Inactivation of the thiazide-sensitive sodium chloride cotransporter (NCC) due to genetic mutations in Gitelman’s syndrome (GS) or pharmacological inhibition with thiazide diuretics causes hypocalciuria and increased bone mineral density (BMD) with unclear extrarenal calcium (Ca2+) regulation. We investigated intestinal Ca2+ absorption and bone Ca2+ metabolism in nonsense Ncc Ser707X (S707X) homozygous knockin mice (NccS707X/S707X mice).

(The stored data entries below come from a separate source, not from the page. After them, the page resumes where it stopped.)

## config.mk

```make
export PLATFORM = sky130hd
export DESIGN_NAME = sram_pattern_gen
export DESIGN_NICKNAME = d
export VERILOG_FILES = /design/src/rtl/sram_pattern_gen.sv
export SDC_FILE = /design/constraint.sdc
export NUM_CORES = 1
export LEC_CHECK = 0
export ABC_CLOCK_PERIOD_IN_PS = 2700
export CAP_MARGIN = 40
export CORE_MARGIN = 8
export CORE_UTILIZATION = 40
export DETAILED_ROUTE_END_ITERATION = 10
export GPL_TIMING_DRIVEN = 0
export HOLD_SLACK_MARGIN = 0.15
export MAX_ROUTING_LAYER = met4
export PLACE_DENSITY = 0.7
export SLEW_MARGIN = 30
export SYNTH_ARGS = -nofsm -noshare
export SYNTH_HDL_FRONTEND = slang
export SYNTH_SLANG_ARGS = --single-unit
```

## constraint.sdc

```tcl
create_clock -name clock -period 2.7 [get_ports clock]
set_input_delay 0.675 -clock clock [delete_from_list [all_inputs] [get_ports clock]]
set_output_delay 0.675 -clock clock [all_outputs]
set_load 0.02 [all_outputs]
```

## src/rtl/sram_pattern_gen.sv

```systemverilog
// Address-sweep pattern sequencer for the registered SRAM wrapper: writes pat(a) = seed ^ a
// to every address, reads it back through a latency-matched expect pipeline and counts mismatches.
module sram_pattern_gen #(
    parameter int unsigned DATA_WIDTH   = 4,
    parameter int unsigned ADDR_WIDTH   = 6,
    parameter int unsigned WMASK_WIDTH  = 2,
    parameter int unsigned READ_LATENCY = 2
) (
    input  logic                    clock,
    input  logic                    reset,
    input  logic                    start,
    input  logic [1:0]              mode,
    input  logic [DATA_WIDTH-1:0]   seed,
    output logic                    we,
    output logic [WMASK_WIDTH-1:0]  wmask,
    output logic [ADDR_WIDTH-1:0]   addr,
    output logic [DATA_WIDTH-1:0]   din,
    input  logic [DATA_WIDTH-1:0]   dout,
    output logic                    busy,
    output logic                    done,
    output logic [ADDR_WIDTH:0]     err_count,
    output logic                    err_flag,
    output logic [ADDR_WIDTH-1:0]   first_err_addr
);

    localparam int unsigned EXT_W   = (ADDR_WIDTH > DATA_WIDTH) ? ADDR_WIDTH : DATA_WIDTH;
    localparam int unsigned ERR_W   = ADDR_WIDTH + 1;
    localparam int unsigned DRAIN_W = 4;

    localparam logic [2:0] S_IDLE  = 3'd0;
    localparam logic [2:0] S_WRITE = 3'd1;
    localparam logic [2:0] S_READ  = 3'd2;
    localparam logic [2:0] S_DRAIN = 3'd3;
    localparam logic [2:0] S_DONE  = 3'd4;

    localparam logic [ADDR_WIDTH-1:0] LAST_ADDR  = '1;
    localparam logic [ERR_W-1:0]      ERR_MAX    = '1;
    localparam logic [DRAIN_W-1:0]    DRAIN_LAST = DRAIN_W'(READ_LATENCY - 1);

    function automatic logic [DATA_WIDTH-1:0] pat(input logic [DATA_WIDTH-1:0] s,
                                                  input logic [ADDR_WIDTH-1:0] a);
        logic [EXT_W-1:0] ext;
        ext = EXT_W'(a);
        return s ^ ext[DATA_WIDTH-1:0];
    endfunction

    logic [2:0]             state, state_n;
    logic [ADDR_WIDTH-1:0]  cnt, cnt_n;
    logic [DRAIN_W-1:0]     drain_cnt, drain_n;
    logic [1:0]             mode_q, mode_n;
    logic [DATA_WIDTH-1:0]  seed_q, seed_n;
    logic                   start_ok_c;

    logic                   we_n, busy_n, done_n;
    logic [WMASK_WIDTH-1:0] wmask_n;
    logic [ADDR_WIDTH-1:0]  addr_n;
    logic [DATA_WIDTH-1:0]  din_n;

    // Next state, then the registered command outputs derived from it
    always_comb begin
        state_n    = state;
        cnt_n      = cnt;
        drain_n    = drain_cnt;
        mode_n     = mode_q;
        seed_n     = seed_q;
        start_ok_c = 1'b0;

        case (state)
            S_IDLE: begin
                if (start) begin
                    start_ok_c = 1'b1;
                    mode_n     = mode;
                    seed_n     = seed;
                    cnt_n      = '0;
                    state_n    = (mode == 2'd1) ? S_READ : S_WRITE;
                end
            end
            S_WRITE: begin
                if (cnt == LAST_ADDR) begin
                    cnt_n   = '0;
                    state_n = (mode_q == 2'd0) ? S_DONE : S_READ;
                end else begin
                    cnt_n = cnt + ADDR_WIDTH'(1);
                end
            end
            S_READ: begin
                if (cnt == LAST_ADDR) begin
                    cnt_n   = '0;
                    drain_n = '0;
                    state_n = S_DRAIN;
                end else begin
                    cnt_n = cnt + ADDR_WIDTH'(1);
                end
            end
            S_DRAIN: begin
                if (drain_cnt == DRAIN_LAST) state_n = S_DONE;
                else                         drain_n = drain_cnt + DRAIN_W'(1);
            end
            S_DONE:  state_n = S_IDLE;
            default: state_n = S_IDLE;
        endcase

        we_n    = 1'b0;
        wmask_n = '0;
        addr_n  = '0;
        din_n   = '0;
        busy_n  = 1'b0;
        done_n  = 1'b0;
        case (state_n)
            S_WRITE: begin
                we_n    = 1'b1;
                wmask_n = '1;
                addr_n  = cnt_n;
                din_n   = pat(seed_n, cnt_n);
                busy_n  = 1'b1;
            end
            S_READ: begin
                addr_n = cnt_n;
                busy_n = 1'b1;
            end
            S_DRAIN: busy_n = 1'b1;
            S_DONE:  done_n = 1'b1;
            default: ;
        endcase
    end

    always_ff @(posedge clock) begin
        if (reset) begin
            state     <= S_IDLE;
            cnt       <= '0;
            drain_cnt <= '0;
            mode_q    <= '0;
            seed_q    <= '0;
            we        <= 1'b0;
            wmask     <= '0;
            addr      <= '0;
            din       <= '0;
            busy      <= 1'b0;
            done      <= 1'b0;
        end else begin
            state     <= state_n;
            cnt       <= cnt_n;
            drain_cnt <= drain_n;
            mode_q    <= mode_n;
            seed_q    <= seed_n;
            we        <= we_n;
            wmask     <= wmask_n;
            addr      <= addr_n;
            din       <= din_n;
            busy      <= busy_n;
            done      <= done_n;
        end
    end

    // Expect pipeline: an entry pushed while a read address is on the bus reaches the end
    // in the cycle its data is valid on dout
    logic                  pipe_vld  [READ_LATENCY];
    logic [ADDR_WIDTH-1:0] pipe_addr [READ_LATENCY];
    logic [DATA_WIDTH-1:0] pipe_exp  [READ_LATENCY];

    always_ff @(posedge clock) begin
        if (reset) begin
            for (int i = 0; i < int'(READ_LATENCY); i++) pipe_vld[i] <= 1'b0;
        end else begin
            pipe_vld[0] <= (state == S_READ);
            for (int i = 1; i < int'(READ_LATENCY); i++) pipe_vld[i] <= pipe_vld[i-1];
        end
        pipe_addr[0] <= cnt;
        pipe_exp[0]  <= pat(seed_q, cnt);
        for (int i = 1; i < int'(READ_LATENCY); i++) begin
            pipe_addr[i] <= pipe_addr[i-1];
            pipe_exp[i]  <= pipe_exp[i-1];
        end
    end

    logic mismatch_c;
    assign mismatch_c = pipe_vld[READ_LATENCY-1] && (dout != pipe_exp[READ_LATENCY-1]);

    always_ff @(posedge clock) begin
        if (reset || start_ok_c) begin
            err_count      <= '0;
            err_flag       <= 1'b0;
            first_err_addr <= '0;
        end else if (mismatch_c) begin
            if (err_count != ERR_MAX) err_count <= err_count + ERR_W'(1);
            if (!err_flag) begin
                err_flag       <= 1'b1;
                first_err_addr <= pipe_addr[READ_LATENCY-1];
            end
        end
    end

endmodule

```

# Yosys cells after proc, flatten, opt, wreduce, memory -nomap -nowiden
# Memory sizes are Yosys's and may differ from the RTL's. A register that Yosys moved wholly into a read port is not among the register bits.
# Cells that the tools add are included.
# op_classes
n_reduce_logical	14
eq_ne	14
add_sub_neg	3
bitwise_logic	7
muxes	26
# ops
cell	n
$mux W4	4
$mux W3	5
$eq A3 B2 Y1 const B	4
$mux W6	2
$pmux W3 S4	1
$pmux W6 S2	1
$mux W1	10
$pmux W4 S2	1
$reduce_or A2 Y1	4
$xor A4 B4 Y4	2
$add A7 B1 Y7 const B	1
$ne A7 B7 Y1 const B	1
$add A6 B1 Y6 const B	1
$eq A3 B1 Y1 const B	2
$eq A6 B6 Y1 const B	1
$reduce_and A2 Y1	3
$add A4 B1 Y4 const B	1
$eq A4 B1 Y1 const B	1
$mux W2	2
$ne A2 B2 Y1 const B	2
$ne A4 B4 Y1	1
$eq A3 B3 Y1 const B	1
$logic_not A3 Y1	1
$not A1 Y1	3
8 further kinds	9
# word_totals
mem_count	3
ff_bits	42
mem_bits_rw	22
out_inout_bits	29
# memory_table
memory	depth	width	read_ports	rd_ports_with_merged_regs	write_ports	line_no	text
pipe_addr	2	6	2	1	2	158	logic [ADDR_WIDTH-1:0] pipe_addr [READ_LATENCY];
pipe_exp	2	4	2	0	2	159	logic [DATA_WIDTH-1:0] pipe_exp [READ_LATENCY];
pipe_vld	2	1	2	0	2	157	logic pipe_vld [READ_LATENCY];

# Depth between registers and ports, before layout
# depth
word_depth	8
depth_mapped	7
depth_no_buf	7

# Worst setup path after synthesis
# OpenSTA, ideal clock, no wires.
# synth_timing
path_type	input to register
startpoint	input port dout[3]
endpoint	register first_err_addr[1] (read register of pipe_addr)
path_slack_ns	0.626
arrival_ns	1.947
cell_stages	5
path_cell_list	xor2_1 o41ai_2 nor2_1 mux2i_1 nor2_1
# synth_via
elab_chain_cells	3
# synth_rtl
item	line_no	text
from (decl)	18	input logic [DATA_WIDTH-1:0] dout,
$ne A4 B4 Y1	177	assign mismatch_c = pipe_vld[READ_LATENCY-1] && (dout != pipe_exp[READ_LATENCY-1]);
$logic_and A1 B1 Y1	177	
$reduce_and A2 Y1 (no source line)	n/a	
to (decl)	23	output logic [ADDR_WIDTH-1:0] first_err_addr
# Every way passes these cells.
# A chain may end at the register's enable or synchronous reset.

# Worst setup path after layout
# layout_timing
startpoint	input port dout[3]
endpoint	register first_err_addr[4] (read register of pipe_addr)
# Same word-level chain as after synthesis.

==> results.json <==
{
  "dr.pass1.iters": 8,
  "antenna_left": 0,
  "grt-ovfl-total": 0,
  "period_minus_slack_ps": 2480,
  "met2_usage_pct": 19.1,
  "critPathRequiredTime_ps": 2910,
  "tritoncts": "built",
  "drv_slew": 0,
  "fin_worst_skew_ps": 12.2,
  "start_util_pct": 40.4,
  "fin_crit_sh_pct": 91.9,
  "grt_pass1_wl_um": 8390,
  "p_total_w": 0.00219,
  "worstPathBufferInverterCount": 1,
  "setup_viol": 0,
  "drc": 3,
  "vdd_drop_max_uv": 418,
  "synthFlopType": "dfxtp_1",
  "fp.dieH_um": 95.2,
  "pre_cts_ws_ps": -107,
  "track_usage_pct": 12.5,
  "seq_area_frac_synth_pct": 54.3,
  "syn_inst": 245,
  "rsz0062_at_grt": "false",
  "drive_gt1_share_pct": 9.93,
  "core_area_mm2": 0.00620,
  "path_depth": 6,
  "hold_buffers": 0,
  "wl_um": 5210,
  "areaGrowthSynthToFinish_pct": 29.1,
  "antenna-diode-count": 0,
  "powerDensity_mw_per_mm2": 677,
  "clockBufferDepth": 2,
  "grt_use_met3_pct": 5.51,
  "clk_latency_ps": 340,
  "rows": 29,
  "nNetsFinal": 314,
  "synth-warning-count": 0,
  "met1_usage_pct": 13.7,
  "violations": "design-rule violations",
  "io_buffers": 41,
  "cp_cell_sequence": "clkdlybuf4s50_1 > xor2_1 > o41ai_2 > nor2_1 > mux2i_1 > nor2_1",
  "detailed_place.area_mm2": 0.00301,
  "postCtsSetupRepairBufs": 0,
  "vias_per_cell": 4.84,
  "status": "finished, violations left",
  "crit_path_max_incr_delay_ps": 770,
  "dp_hpwl_um": 3810,
  "hold_violations": 0,
  "cp_slowest_cell": "o41ai_2",
  "hold_depth": 0,
  "grt_start_max_net_pins": 14,
  "tightestPinTransition_ps": 799,
  "rr_worst_depth": 5,
  "dieArea_mm2": 0.00906,
  "p_leak_nw": 1.26,
  "die_w_um": 95.2,
  "cts-resized-gates": 0,
  "avgSynthCellArea_um2": 10.2,
  "critPathTopFamily": "compound AO/OA/AOI/OAI gates",
  "layout_setup_ws_ps": 219,
  "synth_seq_cells": 68,
  "async_flop_share_pct": 0,
  "cp_common_cell": "nor2_1",
  "syn_area_mm2": 0.00251,
  "arrival_ps": 2690,
  "grt-busiest-layer": "met2",
  "syn_nets": 262,
  "design_area_mm2": 0.00324,
  "clk_pin_slew_ps": 70,
  "synth-edff-count": 0,
  "end_kind": "flip-flop",
  "worstPathMaxFanout": 9,
  "timing.hold.ws_ps": 323,
  "critPathLaunchType": "input port",
  "numCtsBuffers": 9,
  "grt_pass1_vias": 1831,
  "place_congestion": 0.900,
  "final_common_cell": "dfxtp_1",
  "slew-limit-headroom_pct": 46.2,
  "drt_iter0_markers": 62,
  "final_util_pct": 52.2,
  "drv_cap": 0,
  "layout_common_cells": "dfxtp_1, nor2_1, clkdlybuf4s50_1",
  "antenna_found_initial": 0,
  "avgRoutedWirePerCell_um": 13.7,
  "vias": 1836,
  "cts_sinks": 68,
  "cts-htree-levels": 3,
  "fmax_ghz": 0.403,
  "ios": 42,
  "crit_type": "in2reg",
  "ys_types": 47,
  "clock-root-buffer": "clkbuf_8",
  "hp-class": "reg2reg"
}
[state kept, by name, summed over array words and instances (netlist names)]
name            cells
addr                6
pipe_vld            2
mode_q              2
busy                1
done                1
din                 4
cnt                 6
state               3
pipe_exp            8
err_flag            1
first_err_addr      6
err_count           7
wmask               1
pipe_addr          12
seed_q              4
drain_cnt           4
### src/rtl/mean_sink.sv
// mean_sink: captures filter result strobes, rounds/saturates, buffers for downstream handshake
//   clk, rst_n     : clock, async active-low reset
//   iReady, iData  : filter strobe and wide filtered word
//   oValid, oData  : head result available / value
//   iAck           : downstream accepts head when oValid
//   oOverflow      : sticky drop flag, cleared by iClrOvf
//   oLevel         : FIFO occupancy
module mean_sink
   import mean_pkg::*;
#(
   parameter int DATA_WITH  = DATA_WITH_DEF,
   parameter int MEAN_Level = MEAN_LEVEL_DEF,
   parameter int FIFO_DEPTH = FIFO_DEPTH_DEF
) (
   input  logic                            clk,
   input  logic                            rst_n,
   input  logic                            iReady,
   input  logic [DATA_WITH+MEAN_Level-1:0] iData,
   output logic                            oValid,
   output logic [DATA_WITH-1:0]            oData,
   input  logic                            iAck,
   output logic                            oOverflow,
   input  logic                            iClrOvf,
   output logic [$clog2(FIFO_DEPTH):0]     oLevel
);
   logic                 ready_d, capture, pop, full, empty, ovf_evt;
   logic [DATA_WITH-1:0] rounded;
   assign capture = iReady & ~ready_d;
   assign pop     = iAck & ~empty;
   assign ovf_evt = capture & full & ~pop;
   assign rounded = DATA_WITH'(round_sat(64'(iData), DATA_WITH, MEAN_Level));
   assign oValid  = ~empty;
   // ready_d resets high so a strobe already asserted at reset release is ignored
   always_ff @(posedge clk or negedge rst_n)
      if (!rst_n) begin
         ready_d   <= 1'b1;
         oOverflow <= 1'b0;
      end else begin
         ready_d   <= iReady;
         oOverflow <= ovf_evt | (oOverflow & ~iClrOvf);
      end
   mean_sync_fifo #(.WIDTH(DATA_WITH), .DEPTH(FIFO_DEPTH)) u_fifo (
      .clk   (clk),
      .rst_n (rst_n),
      .push  (capture),
      .din   (rounded),
      .pop   (iAck),
      .full  (full),
      .empty (empty),
      .level (oLevel),
      .dout  (oData)
   );
endmodule

### config.mk
export PLATFORM = sky130hd
export DESIGN_NAME = mean_sink
export DESIGN_NICKNAME = d
export VERILOG_FILES = /design/src/rtl/mean_pkg.sv /design/src/rtl/mean_sync_fifo.sv /design/src/rtl/mean_sink.sv
export SDC_FILE = /design/constraint.sdc
export NUM_CORES = 1
export LEC_CHECK = 0
export ABC_CLOCK_PERIOD_IN_PS = 3000
export BUFFER_PORTS_ARGS = -buffer_cell sky130_fd_sc_hd__buf_2
export CAP_MARGIN = 20
export CORE_UTILIZATION = 35
export CTS_CLUSTER_DIAMETER = 80
export DETAILED_ROUTE_END_ITERATION = 10
export GPL_TIMING_DRIVEN = 0
export PLACE_DENSITY = 0.62
export SYNTH_ARGS = -nofsm -noshare
export SYNTH_HDL_FRONTEND = slang
export SYNTH_SLANG_ARGS = --single-unit
### constraint.sdc
create_clock -name clk -period 3 [get_ports clk]
set_input_delay 0.6 -clock clk [delete_from_list [all_inputs] [get_ports clk]]
set_output_delay 0.6 -clock clk [all_outputs]
set_load 0.02 [all_outputs]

Compared to wild-type and heterozygous knockin littermates, NccS707X/S707X mice had increased intestinal absorption of 45Ca2+ and expression of the active Ca2+ transport machinery (transient receptor potential vanilloid 6, calbindin-D9K, and plasma membrane Ca2+ ATPase isoform 1b). NccS707X/S707X mice had also significantly increased Ca2+ content accompanied by greater mineral apposition rate (MAR) in their femurs and higher trabecular bone volume, cortical bone thickness, and BMD determined by μCT. Their osteoblast differentiation markers, such as bone alkaline phosphatase, procollagen I, osteocalcin, and osterix, were also significantly increased while osteoclast activity was unaffected. Analysis of marrow-derived bone cells, either treated with thiazide or directly cultured from Ncc S707X knockin mice, showed that the differentiation of osteoblasts was associated with increased phosphorylation of mechanical stress-induced focal adhesion kinase (FAK) and extracellular signal-regulated kinase (ERK). In conclusion, NCC inhibition stimulates duodenal Ca2+ absorption as well as osteoblast differentiation and bone Ca2+ storage, possibly through a FAK/ERK dependent mechanism.